The example below specifies a Glob that must be matched at least twice, but no more than three times:
TypedVariable Glob "$foo" Interval Number 2 Number 3
It makes use of the IntervalLink to specify a numeric interval. This can be used with the usual type specification mechanism. Thus,
TypedVariable Glob "$foo" TypeSet Interval Number 2 Number 3 Type "ConceptNode"
indicates that either two or three matches must be made, and the matching type must be ConceptNode. In place of TypeNode here, it should also be possible to use TypeChoiceLink, SignatureLink, and so on.
Matching an unbounded number of items can be specified by using a negative upper bound, like so:
Interval Number 2 Number -1
This specifies a match of 2 or more times, with no upper bound on the number of matches.

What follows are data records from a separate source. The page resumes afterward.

This design comes from an exercise in tuning for small area, a short achievable clock period and few clock cycles on the open sky130 flow, not from production work. Where RTL was checked, it was by simulation tests only, not by an equivalence proof against the original. No activity file was given, so power comes from the tool's default toggle rates.

## nbc_stream_dec
module nbc_stream_dec (
    input  wire        clk,
    input  wire        rst,
    input  wire        cmd_valid,
    output wire        cmd_ready,
    input  wire [1:0]  cmd_mode,
    input  wire [63:0] cmd_acc,
    input  wire        in_valid,
    output wire        in_ready,
    input  wire [63:0] in_data,
    output reg         out_valid,
    input  wire        out_ready,
    output reg  [63:0] out_data,
    output reg         out_last
);
Settings: LEC_CHECK=0, CAP_MARGIN=20, CORE_MARGIN=2, CORE_UTILIZATION=45, SETUP_SLACK_MARGIN=5.0, SLEW_MARGIN=20, TNS_END_PERCENT=0; clock period 8.0 ns.
run.sh (not shown) runs the stock make flow with config.mk's settings and CLKGATE_MAP_FILE= SYNTH_SCRIPT=/design/flow/synth_recipe.tcl, a recipe that flattens the netlist after the stock synthesis.
The first run finished with timing, DRC and antenna clean.
Testbench counts at the start, summed over its fixed seeds: cycles 16,918.
Edit:
--- a/flow/config.mk
+++ b/flow/config.mk
@@ -8,6 +8,7 @@
 export CAP_MARGIN = 20
 export CORE_MARGIN = 2
-export CORE_UTILIZATION = 45
-export SETUP_SLACK_MARGIN = 5.0
+export CORE_UTILIZATION = 30
+export PLACE_DENSITY = 0.75
+export SETUP_SLACK_MARGIN = 4.5
 export SLEW_MARGIN = 20
-export TNS_END_PERCENT = 0
+export TNS_END_PERCENT = 10
Result: The changed run passed the timing, design-rule and antenna checks; worst hold slack hardly moves; fmax went down by a few percent; core utilization went down by 19 points.
Edit:
--- a/flow/config.mk
+++ b/flow/config.mk
@@ -8,7 +8,6 @@
 export CAP_MARGIN = 20
 export CORE_MARGIN = 2
-export CORE_UTILIZATION = 30
-export PLACE_DENSITY = 0.75
-export SETUP_SLACK_MARGIN = 4.5
+export CORE_UTILIZATION = 45
+export SETUP_SLACK_MARGIN = 4.9
 export SLEW_MARGIN = 20
 export TNS_END_PERCENT = 10
Non-clock buffer count came out higher by 84.
Worst hold slack stays flat.
Design area goes up by a few percent.
Edit:
--- a/flow/config.mk
+++ b/flow/config.mk
@@ -8,6 +8,7 @@
 export CAP_MARGIN = 20
 export CORE_MARGIN = 2
-export CORE_UTILIZATION = 45
-export SETUP_SLACK_MARGIN = 4.9
+export CORE_UTILIZATION = 30
+export CTS_BUF_LIST = sky130_fd_sc_hd__clkbuf_8
+export SETUP_SLACK_MARGIN = 4.5
 export SLEW_MARGIN = 20
 export TNS_END_PERCENT = 10
Outcome: Wire length went down slightly; clock skew is about the same; core utilization is lower by 20 points; non-clock buffer count drops by 78; sequential power barely changes; power is lower by a few percent; sequential share of layout area increases by 1.3 points.

---

The RTL this note starts from:
==> flow/design.v <==
module nbc_stream_dec (
    input  wire        clk,
    input  wire        rst,
    input  wire        cmd_valid,
    output wire        cmd_ready,
    input  wire [1:0]  cmd_mode,
    input  wire [63:0] cmd_acc,
    input  wire        in_valid,
    output wire        in_ready,
    input  wire [63:0] in_data,
    output reg         out_valid,
    input  wire        out_ready,
    output reg  [63:0] out_data,
    output reg         out_last
);
    localparam S_COUNT = 2'd0;    
    localparam S_SLOT  = 2'd1;    
    localparam S_HDR   = 2'd2;    
    localparam S_END   = 2'd3;    
    reg [1:0]   state;
    reg         have_cmd;
    reg         cmd_rdy;
    reg         m_acc;       
    reg         m_delta;     
    reg [31:0]  remain;      
    reg         rem_zero;    
    reg         rem_is1;     
    reg         rem_le1;     
    reg [4:0]   blk_n;
    reg [7:0]   blk_m;       
    reg         blk_pad;     
    reg [4:0]   blk_np;      
    reg [2:0]   idx;
    reg [4:0]   sm;          
    reg [4:0]   sc;          
    reg [63:0]  w0, w1, w2;
    reg [1:0]   wk;          
    reg         in_rdy;
    reg [4:0]   p;           
    reg         f_valid;
    reg         f_load;      
    reg         f_last;
    reg         f_acc;       
    reg         f_cy;        
    reg [63:0]  f;
    assign in_ready  = in_rdy;
    assign cmd_ready = cmd_rdy;
    wire go     = !out_valid || out_ready;   
    wire en1    = !f_valid || go;            
    wire cmd_go = cmd_valid && cmd_rdy;
    wire take   = in_valid && in_rdy;
    wire       drop  = p[4];                 
    wire [1:0] wk_e  = wk - {1'b0, drop};    
    wire       have1 = (wk_e != 2'd0);
    wire       have2 = wk_e[1];
    wire [127:0] win = drop ? {w2, w1} : {w1, w0};
    wire [63:0]  ext = win >> {p[3:0], 2'b00};
    wire [63:0] lo       = drop ? w1 : w0;
    wire [31:0] cnt      = lo[31:0];
    wire        cnt_zero = (cnt == 32'd0);
    wire [15:0] hdr     = (state == S_COUNT) ? lo[47:32] : ext[15:0];
    wire [4:0]  hdr_n   = hdr[4:0];
    wire [7:0]  hdr_m   = hdr[15:8];
    wire        hdr_pad = hdr_n[0] & (^hdr_m);
    reg  [63:0] smask;
    integer j;
    always @(*) begin
        for (j = 0; j < 16; j = j + 1)
            smask[4*j +: 4] = (j < sm) ? 4'hF : 4'h0;
    end
    wire        last    = (idx == 3'd7);
    wire [4:0]  tot_s   = {1'b0, p[3:0]} + sc;
    wire        avail_s = (sc == 5'd0) || have2 || (have1 && (tot_s <= 5'd16));
    wire        rest_unstored = (blk_n == 5'd0) || (&blk_m[7:1]);
    wire        fin     = rem_le1 && rest_unstored;
    wire [4:0]  tot_h   = {1'b0, p[3:0]} + 5'd4;
    wire        avail_h = have2 || (have1 && (tot_h <= 5'd16));
    reg [1:0]   state_n;
    reg         have_cmd_n, f_valid_n;
    reg [4:0]   p_n;
    reg         start, slot_go;
    always @(*) begin
        state_n    = state;
        have_cmd_n = have_cmd;
        f_valid_n  = f_valid && !go;
        p_n        = {1'b0, p[3:0]};
        start      = 1'b0;
        slot_go    = 1'b0;
        if (cmd_go) begin
            have_cmd_n = 1'b1;
            f_valid_n  = 1'b1;
        end
        if (en1) begin
            case (state)
                S_COUNT: begin
                    if ((have_cmd || cmd_go) && have1) begin
                        start      = 1'b1;
                        have_cmd_n = 1'b0;
                        if (!cnt_zero) begin
                            p_n     = 5'd12;
                            state_n = S_SLOT;
                        end else begin
                            p_n     = 5'd16;
                        end
                    end
                end
                S_SLOT: begin
                    if (avail_s) begin
                        slot_go = 1'b1;
                        if (!rem_zero)
                            f_valid_n = 1'b1;
                        if (fin) begin
                            p_n     = (tot_s == 5'd0) ? 5'd0 : 5'd16;
                            state_n = (tot_s > 5'd16) ? S_END : S_COUNT;
                        end else begin
                            p_n = tot_s;
                            if (last)
                                state_n = S_HDR;
                        end
                    end
                end
                S_HDR: begin
                    if (avail_h) begin
                        p_n     = tot_h;
                        state_n = S_SLOT;
                    end
                end
                S_END: begin
                    p_n     = 5'd16;
                    state_n = S_COUNT;
                end
            endcase
        end
    end
    wire [1:0] wk_n = wk_e + {1'b0, take};
    always @(posedge clk) begin
        if (drop) begin
            w0 <= w1;
            w1 <= w2;
        end
        if (take) begin
            if (wk_e == 2'd0) w0 <= in_data;
            if (wk_e == 2'd1) w1 <= in_data;
            if (wk_e == 2'd2) w2 <= in_data;
        end
    end
    always @(posedge clk) begin
        if (en1 && (state == S_SLOT || (state == S_COUNT && cmd_rdy))) begin
            f      <= (state == S_COUNT) ? cmd_acc : (ext & smask);
            f_load <= (state == S_COUNT);
            f_last <= rem_is1;
            f_acc  <= (state != S_COUNT) && m_acc;
            f_cy   <= (state != S_COUNT) && m_delta;
        end
        if (cmd_go) begin
            m_acc   <= (cmd_mode == 2'd1) || (cmd_mode == 2'd2);
            m_delta <= (cmd_mode == 2'd1);
        end
        if (start) begin
            remain  <= cnt;
            rem_is1 <= (cnt == 32'd1);
            rem_le1 <= (cnt[31:1] == 31'd0);
        end
        if (slot_go && !rem_zero) begin
            remain  <= remain - 32'd1;
            rem_is1 <= (remain == 32'd2);
            rem_le1 <= (remain[31:2] == 30'd0) && !(remain[1] && remain[0]);
        end
        if (en1 && (state == S_COUNT || state == S_HDR)) begin
            blk_n   <= hdr_n;
            blk_m   <= hdr_m;
            blk_pad <= hdr_pad;
            blk_np  <= hdr_n + {4'd0, hdr_pad};
            idx     <= 3'd0;
            sm      <= hdr_m[0] ? 5'd0 : hdr_n;
            sc      <= hdr_m[0] ? 5'd0 : hdr_n;
        end
        if (slot_go) begin
            idx   <= idx + 3'd1;
            blk_m <= {1'b1, blk_m[7:1]};
            sm    <= blk_m[1] ? 5'd0 : blk_n;
            if (idx == 3'd6)
                sc <= blk_m[1] ? {4'd0, blk_pad} : blk_np;
            else
                sc <= blk_m[1] ? 5'd0 : blk_n;
        end
        if (rst) begin
            state    <= S_COUNT;
            have_cmd <= 1'b0;
            cmd_rdy  <= 1'b1;
            f_valid  <= 1'b0;
            p        <= 5'd0;
            wk       <= 2'd0;
            in_rdy   <= 1'b1;
            rem_zero <= 1'b1;
        end else begin
            state    <= state_n;
            have_cmd <= have_cmd_n;
            cmd_rdy  <= (state_n == S_COUNT) && !have_cmd_n && !f_valid_n;
            f_valid  <= f_valid_n;
            p        <= p_n;
            wk       <= wk_n;
            in_rdy   <= (wk_n != 2'd3) || p_n[4];
            if (start)
                rem_zero <= cnt_zero;
            else if (slot_go && !rem_zero)
                rem_zero <= rem_is1;
        end
    end
    wire [63:0] a  = out_data & {64{f_acc}};
    wire [63:0] hp = a ^ f;
    wire [63:0] hg = out_data & f & {64{f_cy}};
    reg  [63:0] pg, pp;
    integer l, i;
    always @(*) begin
        pg = hg;
        pp = hp;
        for (l = 0; l < 6; l = l + 1)
            for (i = 0; i < 64; i = i + 1)
                if ((i >> l) & 1) begin
                    pg[i] = pg[i] | (pp[i] & pg[((i >> l) << l) - 1]);
                    pp[i] = pp[i] & pp[((i >> l) << l) - 1];
                end
    end
    wire [63:0] sink = hp ^ {pg[62:0], 1'b0};
    always @(posedge clk) begin
        if (rst) begin
            out_valid <= 1'b0;
        end else if (go) begin
            out_valid <= f_valid && !f_load;
            if (f_valid) begin
                out_data <= sink;
                out_last <= f_last;
            end
        end
    end
endmodule
Settings: LEC_CHECK=0, CAP_MARGIN=20, CORE_MARGIN=2, CORE_UTILIZATION=30, SETUP_SLACK_MARGIN=4.5, SLEW_MARGIN=20; clock period 8.0 ns.
Rerun with:
CORE_UTILIZATION = 50   (was 30)
SETUP_SLACK_MARGIN = 5   (was 4.5)
The new run completed with no timing, DRC or antenna violations.
Final area rises by a few percent.
Combinational power rises by roughly a tenth.
Routed wire length is higher by a few percent.
Maximum frequency came out higher slightly.
Clock-buffer cell count drops by 3.
Flip-flop and latch count is unchanged.
Setup slack gains 0.065 ns.
Clock power increases by a few percent.
Final cell count shrinks by a little under a tenth.
No functional check of the RTL was part of any run of this note.

static timing again, ports no longer ideal:
The flow's constraints put no driver on any port. The routed layouts listed below were extracted and timed again, unchanged, in two steps.
Step 1 (the two cells are an assumption about what drives the block):
set clk [get_ports {clk}]
set_driving_cell -lib_cell sky130_fd_sc_hd__clkbuf_16 $clk
set_driving_cell -lib_cell sky130_fd_sc_hd__buf_2 [delete_from_list [all_inputs] $clk]
Step 2 moves the port delays by t, midway between the first and last clock arrival at a register: inputs arrive t later, outputs are due t later. That takes back most of the time a late clock gives input paths.
a / b / c = ideal ports / drivers / drivers and shift; a / b = the first two.
| run | t, ns | setup WS [ns] | worst hold slack (ns) | worst data-port slew with drivers (ns) | pins driven straight from the clock port |
|---|---|---|---|---|---|
| the first run of note 1 | 0.650 | 4.631 / 4.631 / 4.214 | 0.422 / 0.422 / 0.422 | 0.08 | 1 |
| the second run of note 1 | 0.629 | 4.469 / 4.469 / 4.149 | 0.422 / 0.422 / 0.422 | 0.16 | 1 |
| the third run of note 1 | 0.669 | 4.684 / 4.614 / 4.280 | 0.424 / 0.424 / 0.424 | 0.10 | 1 |
| the fourth run of note 1 | 0.724 | 4.487 / 4.487 / 4.127 | 0.420 / 0.420 / 0.420 | 0.10 | 1 |
| the first run of note 2 | 0.657 | 4.328 / 4.328 / 4.016 | 0.428 / 0.428 / 0.428 | 0.07 | 1 |
| the second run of note 2 | 0.667 | 4.394 / 4.394 / 4.287 | 0.428 / 0.428 / 0.428 | 0.09 | 1 |
After both steps setup and hold are still met in every run listed. The setup slack of the first run of note 1, which loses most, moves by 0.000 ns with the drivers and by -0.417 ns with both steps.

Specifying multiple constraints
By using the TypeSetLink, one can specify a general set of typing constraints. So for example:
TypedVariable Glob "$foo" TypeChoice TypeSet Interval Number 2 Number 3 Type "ConceptNode" TypeSet Interval Number 7 Number 8 Type "PredicateNode"
Which states that there could be either 2 or 3 matches to ConceptNode, or 7 or 8 matches to PredicateNode. The TypeSetLink is used instead of SetLink, to make it clear that its not just any set, but a set of type specifications. Hopefully, that makes it easier to read and understand such expressions. (This might not be implemented, yet. If it is, it might not be tested ... it might be broken!)
Variables as GlobNodes
Proposal: the use of intervals should apply to variables, as well as globs. Thus, one should be allowed to write:
TypedVariableLink VariableNode "$foo" Interval Number 2 Number 42
which would behave exactly the same way as if the variable was declared as GlobNode "$foo"
. This is not implemented yet.
If the above was implemented, then the only distinction between variables and globs would be that, by default, variables always match once and only once, while globs, by default, match one or more times.
Greedy vs. lazy matching
Unlike regex globbing, the pattern matcher does not distinguish between greedy and lazy matching; instead, it explores all possible groundings of globs. This is consistent with how other parts of the pattern matcher work: all possible permutations of unordered links are explored; all possible choices of choice links are explored, etc.